Cryovolcanic Features on Titan's Surface as Revealed by the Cassini RADAR by Lopes et al. As I reported above, the Radar team is interepreting the bright-rimmed circular features as calderas, not craters, because of their irregular shapes and unidirectional flows. These features are discussed further in Impact Craters on Titan? Cassini RADAR View by Wood et al. The Lopes et al. abstract further discusses other cryovolcanic features including a 180 km wide pancake dome or shield with flows eminating from a central volcanic pit. Finally, several standalone cryovolcanic flow are discussed, including the large flow seen in a RADAR press release image. RADAR Reveals Titan Topography by Kirk et al. states that the bright margins of the flow likely represent a combination of topography and structural/compositional changes or the flow is 1000 meters tall (unlikely but would be similar to flow structures on Ariel).
The Kirk et al. abstract shows results of radarclinometry attempts to pull topographic information out of the Ta SAR data (the poster would presumably show results from T3 as well). Features seen in swath 3 at the eastern end of the Ta SAR data appear to be hills 5-10 km wide and 100-125 meters tall. The authors also discuss a flow eminating from a caldera that appears to be 200-300 meters tall.

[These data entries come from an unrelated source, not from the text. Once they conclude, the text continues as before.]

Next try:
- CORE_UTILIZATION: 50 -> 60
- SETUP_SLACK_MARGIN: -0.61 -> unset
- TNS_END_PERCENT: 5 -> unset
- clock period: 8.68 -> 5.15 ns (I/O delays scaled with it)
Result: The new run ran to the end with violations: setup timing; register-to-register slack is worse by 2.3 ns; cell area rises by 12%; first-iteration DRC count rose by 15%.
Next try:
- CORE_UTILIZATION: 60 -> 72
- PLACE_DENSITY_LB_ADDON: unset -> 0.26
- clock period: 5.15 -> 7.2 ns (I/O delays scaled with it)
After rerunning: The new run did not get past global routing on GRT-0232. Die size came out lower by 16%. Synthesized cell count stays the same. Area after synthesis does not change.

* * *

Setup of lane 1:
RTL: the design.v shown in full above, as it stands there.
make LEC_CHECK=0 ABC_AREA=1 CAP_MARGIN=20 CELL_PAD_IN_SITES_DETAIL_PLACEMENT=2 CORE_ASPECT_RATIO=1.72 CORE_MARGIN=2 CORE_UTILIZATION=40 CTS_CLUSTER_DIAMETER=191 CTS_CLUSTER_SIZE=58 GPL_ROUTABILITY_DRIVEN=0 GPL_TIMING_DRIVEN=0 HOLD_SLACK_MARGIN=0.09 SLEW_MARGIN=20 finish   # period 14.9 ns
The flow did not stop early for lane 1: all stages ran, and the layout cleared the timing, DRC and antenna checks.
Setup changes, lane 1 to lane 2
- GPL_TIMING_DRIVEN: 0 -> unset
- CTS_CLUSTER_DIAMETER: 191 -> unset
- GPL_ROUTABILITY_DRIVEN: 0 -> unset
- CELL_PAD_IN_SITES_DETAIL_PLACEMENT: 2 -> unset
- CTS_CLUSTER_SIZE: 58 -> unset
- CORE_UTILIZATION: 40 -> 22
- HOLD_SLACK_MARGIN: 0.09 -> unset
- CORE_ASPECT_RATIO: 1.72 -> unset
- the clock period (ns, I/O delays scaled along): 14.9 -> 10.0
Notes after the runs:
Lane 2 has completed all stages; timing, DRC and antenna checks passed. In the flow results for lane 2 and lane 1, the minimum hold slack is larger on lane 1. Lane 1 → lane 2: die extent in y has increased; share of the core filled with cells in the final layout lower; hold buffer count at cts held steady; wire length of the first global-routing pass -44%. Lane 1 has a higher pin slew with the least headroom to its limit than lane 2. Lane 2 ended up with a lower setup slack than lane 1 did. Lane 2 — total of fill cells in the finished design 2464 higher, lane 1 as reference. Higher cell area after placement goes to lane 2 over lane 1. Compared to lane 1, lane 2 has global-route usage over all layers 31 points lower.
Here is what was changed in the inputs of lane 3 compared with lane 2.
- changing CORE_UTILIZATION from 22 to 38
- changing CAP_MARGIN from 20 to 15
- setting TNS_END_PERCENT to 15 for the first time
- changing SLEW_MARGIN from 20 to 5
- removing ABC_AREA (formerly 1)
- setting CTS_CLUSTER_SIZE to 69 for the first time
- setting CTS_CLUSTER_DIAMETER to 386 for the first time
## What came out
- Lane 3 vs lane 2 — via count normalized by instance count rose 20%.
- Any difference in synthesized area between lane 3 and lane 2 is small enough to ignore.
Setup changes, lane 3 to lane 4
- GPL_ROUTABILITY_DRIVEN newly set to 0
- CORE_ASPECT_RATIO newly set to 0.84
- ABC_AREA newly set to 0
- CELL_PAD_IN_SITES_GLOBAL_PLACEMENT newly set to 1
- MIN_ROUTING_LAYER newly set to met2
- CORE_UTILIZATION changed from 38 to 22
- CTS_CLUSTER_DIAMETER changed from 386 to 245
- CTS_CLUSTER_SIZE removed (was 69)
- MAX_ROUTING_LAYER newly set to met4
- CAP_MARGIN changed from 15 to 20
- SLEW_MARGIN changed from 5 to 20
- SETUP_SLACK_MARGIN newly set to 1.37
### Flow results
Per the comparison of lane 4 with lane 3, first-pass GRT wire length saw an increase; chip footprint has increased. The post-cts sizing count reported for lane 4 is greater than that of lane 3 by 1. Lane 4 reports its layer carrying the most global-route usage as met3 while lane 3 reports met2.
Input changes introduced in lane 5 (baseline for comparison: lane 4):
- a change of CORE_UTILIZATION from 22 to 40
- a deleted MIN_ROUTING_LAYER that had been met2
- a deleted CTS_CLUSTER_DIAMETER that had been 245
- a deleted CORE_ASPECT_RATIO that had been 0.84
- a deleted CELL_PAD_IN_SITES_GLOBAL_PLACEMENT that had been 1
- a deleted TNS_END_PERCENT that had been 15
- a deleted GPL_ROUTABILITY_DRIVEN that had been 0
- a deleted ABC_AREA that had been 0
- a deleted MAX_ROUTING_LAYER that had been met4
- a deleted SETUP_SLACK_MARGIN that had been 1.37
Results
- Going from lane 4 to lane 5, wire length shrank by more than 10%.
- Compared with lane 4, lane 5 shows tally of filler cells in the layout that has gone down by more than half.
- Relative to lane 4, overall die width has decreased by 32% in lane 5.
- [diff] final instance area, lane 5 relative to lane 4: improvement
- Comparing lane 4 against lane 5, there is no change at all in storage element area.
==> v30 <==
## mac_unit
module mac_unit(input clk,en,clr,
                input [15:0]a,b,
                output [39:0]c);
clock: 11.5 ns
lec_check: 0
abc_area: 1
cap_margin: 0
core_margin: 2
core_utilization: 72
cts_cluster_diameter: 106
hold_slack_margin: -0.07
setup_slack_margin: 1.81
slew_margin: 20
run.sh (not shown) runs the stock make flow with config.mk's settings and CLKGATE_MAP_FILE=.
==> v37 (differences from v30) <==
Settings changed: ABC_AREA 1 to default, CAP_MARGIN 0 to 20, CORE_UTILIZATION 72 to 37, CTS_CLUSTER_DIAMETER 106 to default, HOLD_SLACK_MARGIN -0.07 to default, SETUP_SLACK_MARGIN 1.81 to default.
==> flow/constraint.sdc (replaced) <==
create_clock -name core_clock -period 13.5 [get_ports {clk}]
set_input_delay 2.7000 -clock core_clock [delete_from_list [all_inputs] [get_ports {clk}]]
set_output_delay 2.7000 -clock core_clock [all_outputs]
set_load 0.01 [all_outputs]
==> v5 (differences from v30) <==
Settings changed: HOLD_SLACK_MARGIN -0.07 to default, SETUP_SLACK_MARGIN 1.81 to -0.71.
==> impl_metrics.yaml <==
# yosys + openroad results
finish:
  final_cells: 2212
  area_growth_pct: 15.8
final_timing:
  fmax_mhz: 75.8
worst_setup_path:
  worst-r2r-cell-count: 54
min_path:
  worst_hold_startpoint: "m1.m3.clk_a[6]$_DFF_P_"
yosys:
  ys_sh_xor_pct: 3.37
run_status:
  outcome: "no timing/DRC/antenna violations"
-- figures above: v37

==> impl_metrics.yaml <==
# yosys + openroad results
final_timing:
  final_setup_violation_count: 19
  fin_ws_ns: -1.73
run_status:
  failed_layout_checks: "negative setup slack"
  outcome: "failed layout checks"
min_path:
  worst_hold_startpoint: "m1.m2.clk_a[5]$_DFF_P_"
-- figures above: v5

==> impl_metrics.yaml <==
# yosys + openroad results
run_status:
  outcome: "failed layout checks"
  failed_layout_checks: "negative setup slack"
min_path:
  worst_hold_startpoint: "m1.m3.clk_b[0]$_DFF_P_"
finish:
  final_cells: 2680
final_timing:
  fmax_mhz: 74.3
  final_setup_violation_count: 17
  fin_ws_ns: -1.96
-- figures above: v30


========
==> inputs of amber <==
Starting RTL as in the previous note.
clock: 11.3 ns
lec_check: 0
abc_area: 1
cap_margin: 40
cell_pad_in_sites_detail_placement: 0
cell_pad_in_sites_global_placement: 0
core_margin: 2
core_utilization: 72
cts_cluster_diameter: 92
cts_cluster_size: 34
gpl_routability_driven: 0
max_routing_layer: met4
place_density_lb_addon: 0.01
setup_slack_margin: -0.46
slew_margin: 30
==> tundra: changes against amber <==
==> flow/config.mk (replaced) <==
export PLATFORM = sky130hd
export DESIGN_NAME = mac_unit
export DESIGN_NICKNAME = mac_unit
export VERILOG_FILES = /design/flow/design.v
export SDC_FILE = /design/flow/constraint.sdc
export NUM_CORES = 4
export LEC_CHECK = 0
export ABC_AREA = 1
export CAP_MARGIN = 5
export CELL_PAD_IN_SITES_DETAIL_PLACEMENT = 0
export CELL_PAD_IN_SITES_GLOBAL_PLACEMENT = 1
export CORE_MARGIN = 2
export CORE_UTILIZATION = 72
export CTS_CLUSTER_SIZE = 17
export GPL_ROUTABILITY_DRIVEN = 0
export MAX_ROUTING_LAYER = met4
export SETUP_SLACK_MARGIN = -0.49
export SLEW_MARGIN = 20
==> flow/constraint.sdc (replaced) <==
create_clock -name core_clock -period 6.93 [get_ports {clk}]
set_input_delay 1.3860 -clock core_clock [delete_from_list [all_inputs] [get_ports {clk}]]
set_output_delay 1.3860 -clock core_clock [all_outputs]
set_load 0.01 [all_outputs]
==> ember: changes against amber <==
==> flow/config.mk (replaced) <==
export PLATFORM = sky130hd
export DESIGN_NAME = mac_unit
export DESIGN_NICKNAME = mac_unit
export VERILOG_FILES = /design/flow/design.v
export SDC_FILE = /design/flow/constraint.sdc
export NUM_CORES = 4
export LEC_CHECK = 0
export ABC_AREA = 1
export CAP_MARGIN = 40
export CORE_MARGIN = 2
export CORE_UTILIZATION = 72
export CTS_CLUSTER_DIAMETER = 218
export CTS_CLUSTER_SIZE = 79
export GPL_ROUTABILITY_DRIVEN = 0
export HOLD_SLACK_MARGIN = 0.29
export PLACE_DENSITY_LB_ADDON = 0.08
export SETUP_SLACK_MARGIN = -1.13
export SLEW_MARGIN = 40
==> flow/constraint.sdc (replaced) <==
create_clock -name core_clock -period 11.7 [get_ports {clk}]
set_input_delay 2.3400 -clock core_clock [delete_from_list [all_inputs] [get_ports {clk}]]
set_output_delay 2.3400 -clock core_clock [all_outputs]
set_load 0.01 [all_outputs]
==> indigo: changes against amber <==
==> flow/config.mk (replaced) <==
export PLATFORM = sky130hd
export DESIGN_NAME = mac_unit
export DESIGN_NICKNAME = mac_unit
export VERILOG_FILES = /design/flow/design.v
export SDC_FILE = /design/flow/constraint.sdc
export NUM_CORES = 4
export LEC_CHECK = 0
export CAP_MARGIN = 20
export CORE_MARGIN = 2
export CORE_UTILIZATION = 41
export GPL_ROUTABILITY_DRIVEN = 0
export MAX_ROUTING_LAYER = met4
export PLACE_DENSITY_LB_ADDON = 0.11
export SETUP_SLACK_MARGIN = 2.69
export SLEW_MARGIN = 20
==> flow/constraint.sdc (replaced) <==
create_clock -name core_clock -period 18.0 [get_ports {clk}]
set_input_delay 3.6000 -clock core_clock [delete_from_list [all_inputs] [get_ports {clk}]]
set_output_delay 3.6000 -clock core_clock [all_outputs]
set_load 0.01 [all_outputs]
==> results.toml <==
# implementation run metrics
[status]
violations = "setup timing"
run_status = "failed layout checks"

[timing]
final-max-slew-violation-count = 0
setup_violations = 17
tightest_slew_ns = 0.7113
timing.final.ws_setup_ns = -1.704

[die]
coreArea_um2 = 23470

[cts]
post_cts_buffers = 0

[synth]
xor_share_pct = 2.291

[finish]
clock_area_share_pct = 3.083
register_area_um2 = 3364

[route]
via_per_inst = 5.281

[worst_setup_path]
start_kind = "flop"
-- figures above: ember
==> flow/design.v (excerpt) <==
module sys_ref_core #(parameter DATA_WIDTH = 8, ADDR_WIDTH = 4)
(
 input   wire                      CLK,
 input   wire                      RST,             
 input   wire  [DATA_WIDTH-1:0]    UART_RX_DATA,
 input   wire                      UART_RX_Valid,
 input   wire                      FIFO_FULL,
 output  wire  [DATA_WIDTH-1:0]    FIFO_WR_DATA,
 output  wire                      FIFO_WR_INC,
 output  wire  [DATA_WIDTH-1:0]    UART_Config,
 output  wire  [DATA_WIDTH-1:0]    Div_Ratio,
 output  wire                      CLKDIV_EN
);
Settings: LEC_CHECK=0, CAP_MARGIN=20, CORE_MARGIN=2, CORE_UTILIZATION=72, CTS_CLUSTER_DIAMETER=334, PLACE_DENSITY=0.67, SETUP_SLACK_MARGIN=-1.54, SLEW_MARGIN=20; clock period 20.8 ns.
run.sh (not shown) runs the stock make flow with config.mk's settings and CLKGATE_MAP_FILE=.
The first run aborted during global routing (5_1_grt).
Edit:
Settings changed: ABC_AREA set to 1, CTS_CLUSTER_DIAMETER 334 to not set, CTS_CLUSTER_SIZE set to 100, PLACE_DENSITY 0.67 to 0.6, SETUP_SLACK_MARGIN -1.54 to not set.
Clock period 20.8 ns to 27.8 ns, I/O delays scaled along.
After rerunning: This time the run finished clean. Synthesized cell count climbs by 26%. Die area drops by 0.60%. Area after synthesis drops by 0.61%.
Edit:
Settings changed: ABC_AREA 1 to not set, CORE_UTILIZATION 72 to 40, CTS_CLUSTER_SIZE 100 to not set.
Clock period 27.8 ns to 28.4 ns, I/O delays scaled along.
Result: Via count shrinks by roughly a tenth; non-clock buffer count went up by 20; fmax came out lower slightly; worst setup slack gets better by 190 ps.
Edit:
Settings changed: CORE_UTILIZATION 40 to 70, CTS_CLUSTER_SIZE set to 35.
Clock period 28.4 ns to 15.5 ns, I/O delays scaled along.
The new run failed in global routing (5_1_grt).
Die size is lower by 42%.
Synthesized cell count is unchanged.
Area after synthesis stays the same.
// day3_part2_top
module day3_part2_top( clk, rst, rom_addr, rom_data, sum, done );
    input clk;
    input rst;
    output [13:0] rom_addr;
    input [7:0] rom_data;
    output [31:0] sum;
    output done;
    reg [13:0] addr;
    wire [7:0] rom_out;
    reg [63:0] sub_group1;
    reg [63:0] sub_group2;
    reg [63:0] sub_group3;
    reg [63:0] comparator;
    reg [7:0] value;
    reg [31:0] sum_triples;
    localparam READ_1 = 3'b000, READ_2 = 3'b001, READ_3 = 3'b010, COMPARE = 3'b011, GET_VAL = 3'b100, CHECK = 3'b101, DONE = 3'b110;
    reg [2:0] state;
    reg int_done;
    assign sum = sum_triples;
    assign done = int_done;
    assign rom_addr = addr;
    assign rom_out = rom_data;
    always @ (posedge clk)
    begin
    if (rst)
    begin
        addr <= 14'b0;
        sub_group1 <= 64'b0;
        sub_group2 <= 64'b0;
        sub_group3 <= 64'b0;
        comparator <= 64'b0;
        value <= 8'b0;
        sum_triples <= 32'b0;
        state <= READ_1;
        int_done <= 1'b0;
    end
    else
    case (state)
    READ_1:
    begin
        addr <= addr + 1;
        if (rom_out == 8'b0)
            state <= READ_2;
        else
            sub_group1[rom_out] <= 1'b1;
    end
    READ_2:
    begin
        addr <= addr + 1;
        if (rom_out == 8'b0)
            state <= READ_3;
        else
            sub_group2[rom_out] <= 1'b1;
    end
    READ_3:
    begin
        addr <= addr + 1;
        if (rom_out == 8'b0)
            state <= COMPARE;
        else
            sub_group3[rom_out] <= 1'b1;
    end
    COMPARE:
    begin
        comparator <= sub_group1 & sub_group2 & sub_group3;
        if ((sub_group1 & sub_group2 & sub_group3) != 64'b0)
        begin
            value <= 8'b0;
            state <= GET_VAL;
        end
        else
        begin
            state <= CHECK;
        end
    end
    GET_VAL:
    begin
        comparator <= comparator >> 1;
        value <= value + 1;
        if (comparator == 1'b1)
        begin
            state <= CHECK;
            sum_triples <= sum_triples + value;
        end
    end
    CHECK:
    begin
        if (rom_out == 8'b0)
            state <= DONE;
        else
        begin
            state <= READ_1;
            sub_group1 <= 64'b0;
            sub_group2 <= 64'b0;
            sub_group3 <= 64'b0;
            comparator <= 64'b0;
        end
  ...
clock: 1.83 ns
lec_check: 0
abc_area: 0
cap_margin: 20
core_margin: 2
core_utilization: 71
cts_cluster_diameter: 205
cts_cluster_size: 15
place_density: 0.74
slew_margin: 20
run.sh (not shown) runs the stock make flow with config.mk's settings and CLKGATE_MAP_FILE=.
The baseline ended with an error in clock tree synthesis.
Edit:
Settings changed: CAP_MARGIN 20 to 0, CORE_ASPECT_RATIO from default to 0.74, CORE_MARGIN 2 to 9, CORE_UTILIZATION 71 to 46, CTS_CLUSTER_DIAMETER 205 to default, CTS_CLUSTER_SIZE 15 to default, MIN_ROUTING_LAYER from default to met2, PLACE_DENSITY 0.74 to default.
Clock period 1.83 ns to 4.0 ns, I/O delays scaled along.
With this change the flow finished with timing, DRC and antenna clean.
Synthesized cell count is unchanged.
Synthesized area does not change.
Die size is higher by 79%.
Edit:
Settings changed: CAP_MARGIN 0 to 20, CELL_PAD_IN_SITES_GLOBAL_PLACEMENT from default to 0, CORE_ASPECT_RATIO 0.74 to default, CORE_MARGIN 9 to 2, CORE_UTILIZATION 46 to 72, CTS_CLUSTER_DIAMETER from default to 204, CTS_CLUSTER_SIZE from default to 58, GPL_ROUTABILITY_DRIVEN from default to 1, GPL_TIMING_DRIVEN from default to 1, MIN_ROUTING_LAYER met2 to met1, PLACE_DENSITY_LB_ADDON from default to 0.29, SLEW_MARGIN 20 to 40, TNS_END_PERCENT from default to 65.
Clock period 4.0 ns to 1.83 ns, I/O delays scaled along.
With this change the flow stopped in clock tree synthesis; die size falls by about 45%; area after synthesis does not change; synthesized cell count stays the same.
Edit:
Settings changed: CORE_UTILIZATION 72 to 71.
What happened: With this change the flow stopped in global routing on DPL-0038; die size went up slightly; area after synthesis does not change; synthesized cell count is unchanged.
Edit:
Settings changed: ABC_AREA 0 to default, CELL_PAD_IN_SITES_GLOBAL_PLACEMENT 0 to default, CORE_UTILIZATION 71 to 40, CTS_CLUSTER_DIAMETER 204 to default, CTS_CLUSTER_SIZE 58 to default, GPL_ROUTABILITY_DRIVEN 1 to default, GPL_TIMING_DRIVEN 1 to default, MIN_ROUTING_LAYER met1 to default, PLACE_DENSITY_LB_ADDON 0.29 to default, SLEW_MARGIN 40 to 20, TNS_END_PERCENT 65 to default.
Clock period 1.83 ns to 4.0 ns, I/O delays scaled along.
The changed run ran to the end with no violations.
Synthesized area does not change.
Synthesized cell count does not change.
Die area grows by well over a third.
`timescale 1ns / 1ps
module dma_controller(
    input wire clk,
    input wire reset,
    input wire trigger,
    input wire [4:0] length,
    input wire [31:0] source_address,
    input wire [31:0] destination_add,
    input wire ARREADY,
    input wire [31:0] RDATA,
    input wire RVALID,
    input wire AWREADY,
    input wire WREADY,
    input wire BVALID,
    output reg done,
    output reg [31:0] ARADDR,
    output reg ARVALID,
    output reg RREADY,
    output reg [31:0] AWADDR,
    output reg AWVALID,
    output reg [31:0] WDATA,
    output reg WVALID,
    output reg BREADY
);
    localparam READ_IDLE = 2'b00;
    localparam READ_INIT = 2'b01;
    localparam READ_WAIT = 2'b10;
    localparam READ_DATA = 2'b11;
    localparam WRITE_IDLE = 3'b000;
    localparam WRITE_WAIT = 3'b001;
    localparam WRITE_DATA = 3'b010;
    localparam WRITE_AW_HANDSHAKE = 3'b011;
    localparam WRITE_W_HANDSHAKE = 3'b100;
    localparam WRITE_RESP = 3'b101;
    localparam WRITE_STALL = 3'b110;
    reg [1:0] read_state;
    reg [2:0] write_state;
    reg [4:0] read_count, write_count;
    reg [31:0] current_read_addr, current_write_addr;
    reg [2:0] xfer_words;    
    reg fifo_write_en, fifo_read_en;
    wire fifo_full, fifo_empty;
    wire [31:0] fifo_read_data;
    reg [31:0] fifo_write_data;
    wire read_done, write_done;
    sync_fifo fifo (
        .clk(clk),
        .reset(reset),
        .FIFO_RD_EN(fifo_read_en),
        .FIFO_WR_EN(fifo_write_en),
        .write_data(fifo_write_data),
        .read_data(fifo_read_data),
        .FIFO_FULL(fifo_full),
        .FIFO_EMPTY(fifo_empty)
    );
    assign read_done = (read_count == xfer_words) && !(xfer_words == 0);
    assign write_done = (write_count == xfer_words) && !(xfer_words == 0);
    always @(posedge clk or posedge reset) begin
        if (reset) begin
            done <= 0;
        end
        else if (read_state == READ_IDLE && trigger) begin
            done <= 0;
        end
        else begin
            done <= read_done && write_done;
        end
    end    
    always @(posedge clk or posedge reset) begin
        if (reset) begin
            read_state <= READ_IDLE;
            read_count <= 0;
            xfer_words <= 0;
            ARADDR <= 0;
            ARVALID <= 0;
            RREADY <= 1;
            fifo_write_en <= 0;
        end else begin
            case (read_state)
                READ_IDLE: begin
                    ARADDR <= 0;
                    ARVALID <= 0;
                    if (trigger) begin
                        read_count <= 0;
                        xfer_words <= length[4:2];
                        current_read_addr <= source_address;
                        read_state <= READ_INIT;
                    end    
                end
                READ_INIT: begin
                    fifo_write_en <= 0;
                    if (read_count == xfer_words) begin    
                        read_state <= READ_IDLE;
                    end
                    else if (!fifo_full) begin
                        ARADDR <= current_read_addr;
                        ARVALID <= 1;
                        read_state <= READ_WAIT;
                    end
                end
                READ_WAIT: begin
                    if (ARREADY && ARVALID) begin
                        ARVALID <= 0;
                        read_state <= READ_DATA;
                    end
                end
                READ_DATA: begin
                    if (RVALID && RREADY) begin
                        fifo_write_en <= 1;
                        fifo_write_data <= RDATA;
                        read_count <= read_count + 1;
                        current_read_addr <= current_read_addr + 4;                 
                        read_state <= READ_INIT;
                    end    
                end                      
                default: read_state <= READ_IDLE;
            endcase
        end
    end
    always @(posedge clk or posedge reset) begin
        if (reset) begin
            write_state <= WRITE_IDLE;
            write_count <= 0;
            AWADDR <= 32'b0;            
            WDATA <= 32'b0;            
            AWVALID <= 0;
            WVALID <= 0;
            BREADY <= 1;
            fifo_read_en <= 0;
        end 
        else begin
            case (write_state)
                WRITE_IDLE: begin
                    AWADDR <= 32'b0;
                    WDATA <= 32'b0;
                    AWVALID <= 0;
                    WVALID <= 0;
                    if(!fifo_empty) begin
                        write_count <= 0;
                        current_write_addr <= destination_add;
                        fifo_read_en <= 1;
                        write_state <= WRITE_WAIT;
                    end
                    else if (trigger && read_state == READ_IDLE) begin
                        write_count <= 0;
                    end
                end
                WRITE_WAIT: begin
                    fifo_read_en <= 0;
                    if (write_count == xfer_words) begin   
                        write_state <= WRITE_IDLE;
                    end    
                    else begin
                        write_state <= WRITE_DATA;
                    end
                end
                WRITE_DATA: begin
                        AWADDR <= current_write_addr;
                        AWVALID <= 1;
                        WDATA <= fifo_read_data;
                        WVALID <= 1;
                        write_state <= WRITE_AW_HANDSHAKE;
                end
                WRITE_AW_HANDSHAKE: begin
                    if(AWVALID && AWREADY) begin
                        AWVALID <= 0;
                        write_state <= WRITE_W_HANDSHAKE;
                    end
                end
                WRITE_W_HANDSHAKE: begin
                    if(WVALID && WREADY) begin
                        WVALID <= 0;
                        write_state <= WRITE_RESP;
                    end
                end
                WRITE_RESP: begin
                    if(BVALID && BREADY) begin
                        write_count <= write_count + 1;
                        current_write_addr <= current_write_addr + 4;
                        if (!fifo_empty) begin
                            fifo_read_en <= 1;
                            write_state <= WRITE_WAIT;
                        end
                        else begin
                            write_state <= WRITE_STALL;
                        end
                    end
                end
                WRITE_STALL: begin
                    if (write_count == xfer_words) begin
                        write_state <= WRITE_IDLE;
                    end
                    else if (!fifo_empty) begin
                        fifo_read_en <= 1;
                        write_state <= WRITE_WAIT;
                    end
                end
                default: write_state <= WRITE_WAIT;
            endcase 
        end
    end
endmodule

This would be consistent with the high-viscosity of water-ammonia cryolava (though these could always be Ionian-style flow fields).
VIMS Observations of Titan During the First Two Close Flybys by the Cassini-Huygens Mission by Rodriguez et al. and Deconvolution of Cassini VIMS Titan Cubes into Atmospheric Spectral Scattering, Surface Topographic, and Surface Spectroscopic Components by Soderblom et al. both discuss the highest resolution VIMS data. Rodriguez et al. interprets the "snail" feature in the highest resolution Ta image as a cryovolcanic dome, similar to the one seen by RADAR, albeit quite a bit smaller. This abstract also has a thumbnail of the unreleased Tb high-resolution data, showing a branching dark feature cutting into a featureless bright region. Soderblom et al. did some analysis of the Ta High-resolution data, including a photoclinometric analysis of a series of ridges and valleys south of the "snail". They suggest relief within this area of 600-800 meters, somewhat more than the RADAR results. The Soderblom et al. Abstract is significant for a having a false color view of the "snail".
Cassini Imaging Results at Titan by Mcewen et al. has a nice overview of ISS imaging of Titan as well as an updated map of Titan with Ta and Tb data included.